SCDAA, 8 pharma companies team up to increase trial participation

The Sickle Cell Disease Association of America (SCDAA) is collaborating with several pharmaceutical companies in a new initiative aimed at increasing awareness of the blood disorder and promoting clinical trial participation.

Along with the SCDAA, the Sickle Cell Disease Collaboration of Advocates for Research, Education, and Science — officially the Sickle Cell Disease C.A.R.E.S. Consortium — includes eight pharmaceutical companies. They are Agios, Beam Therapeutics, Editas Medicine, Forma Therapeutics (a Novo Nordisk company), Hemanext, Pfizer, Sanofi, and Vertex Pharmaceuticals.

“We have an opportunity and a responsibility to change the perception of clinical trials and increase the participation of sickle cell patients in clinical trials,” Regina Hartfield, SCDAA’s president and CEO, said in a press release.

“Together, we will collectively leverage our resources to educate and encourage more trial participation while providing opportunities and therefore better options for the treatment of sickle cell disease,” Hartfield said.

The consortium already has launched an awareness campaign for the SCDAA’s clinical trial finder, developed with Forma in 2021 to help connect patients, their families, and caregivers with sickle cell disease (SCD) studies.
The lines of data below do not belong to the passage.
Context: an optimization exercise on an open-source flow, tuned for a short achievable clock period. The choices shown serve that exercise and are no tape-out recipe.
At most, simulation tests tie the RTL to the original design; equivalence was not proved.
No activity file was given, so power comes from the tool's default toggle rates.

== the baseline ==
// twms
module twms (
  input  logic        clk,
  input  logic        rst,           
  input  logic        cmd_valid,
  input  logic [1:0]  cmd_port,      
  input  logic [31:0] cmd_word,
  output logic        rsp_valid,
  output logic        rsp_ok,
  output logic [31:0] rsp_data,
  output logic [1:0]  bo0_cnt,       
  output logic [10:0] bo0_act0,
  output logic [10:0] bo0_act1,
  output logic [1:0]  bo1_cnt,       
  output logic [10:0] bo1_act0,
  output logic [10:0] bo1_act1,
  output logic        sleep_valid,   
  output logic [2:0]  sleep_level,
  output logic        pwr_asleep,    
  output logic [2:0]  pwr_level,
  output logic        halt,          
  output logic [2:0]  fcode,
  output logic [7:0]  finfo
);
  localparam logic [10:0] BA_START = 11'h000, BA_STOP = 11'h100, BA_TX = 11'h400;
  logic [1:0][2:0]  st_q;
  logic [1:0]       avail_q;
  logic [1:0]       mode_q;
  logic [1:0][6:0]  paddr_q;
  logic [1:0][7:0]  raddr_q;
  ...
clock: 10.0 ns
lec_check: 0
cap_margin: 20
core_margin: 2
core_utilization: 40
place_density: 0.6
slew_margin: 20
standard.sh (not shown) runs the stock make flow with config.mk's settings and CLKGATE_MAP_FILE= SYNTH_SCRIPT=/design/flow/synth_recipe.tcl, a recipe that flattens the netlist after the stock synthesis.
==> flow/flow/run.sh <==
#!/bin/bash
# Layout flow: the standard ORFS flow, with timing repair aimed at a setup
# slack margin well above what the 10 ns clock asks for, so that the resizer
# keeps working on the critical paths (the SDC is unchanged), and a last
# max-slew/max-cap repair after global routing (flow/post_grt.tcl). Port
# buffers are buf_4 (ORFS would pick a delay cell, clkdlybuf4s50_1).
# The platform's don't-use cells are extended with the slow high-stack gates
# (flow/dont_use.txt), for synthesis and for the resizer alike.
# make's output goes to standard_flow.log; each ORFS step logs under orfs/logs/.
set -euo pipefail
MARGIN=${MARGIN:-7.0}
DONT_USE=$(tr '\n' ' ' < flow/dont_use.txt)
bash standard.sh SETUP_SLACK_MARGIN=$MARGIN TNS_END_PERCENT=100 \
  "DONT_USE_CELLS=$DONT_USE" \
  "BUFFER_PORTS_ARGS=-buffer_cell sky130_fd_sc_hd__buf_4" \
  POST_GLOBAL_ROUTE_TCL=$PWD/flow/post_grt.tcl finish > standard_flow.log 2>&1
Other scripts of this flow, unchanged in this note and not shown: flow/flow/dont_use.txt, flow/flow/post_grt.tcl
The baseline completed; timing, DRC and antenna clean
Using the tool, available on the organization’s website and as an app, participants can search for trials by keyword, location, study type, and phase.

Together, we will collectively leverage our resources to educate and encourage more trial participation while providing opportunities and therefore better options for the treatment of sickle cell disease.

To call attention to the clinical trial finder, the awareness campaign will use personal narratives, infographics, videos, testimonials, and public relations and marketing strategies. It also will seek to counter myths associated with clinical research and prompt discussions about trial participation.

Clinical studies, which typically involve patients at varying disease stages and with different ranges of symptoms, depending on the treatment being tested, are at the heart of all medical advances. The goal of clinical trials is to determine whether a treatment candidate, device, or procedure is safe and effective. These trials also may evaluate new ways of using existing therapies, assess other aspects of care, or simply record disease progression over time.

Studies are ongoing to find more ways to treat SCD. Several new therapies are now in development and being tested in patients with the inherited disorder, which predominantly affects those of African lineage. Sickle cell disease also is more common among people from Central and South America and those of Middle Eastern, Asian, Indian, and Mediterranean descent.

Among other symptoms, the disease can cause debilitating pain crises and put patients at an increased risk of infections. It can interfere with everyday living and render tasks more challenging to manage.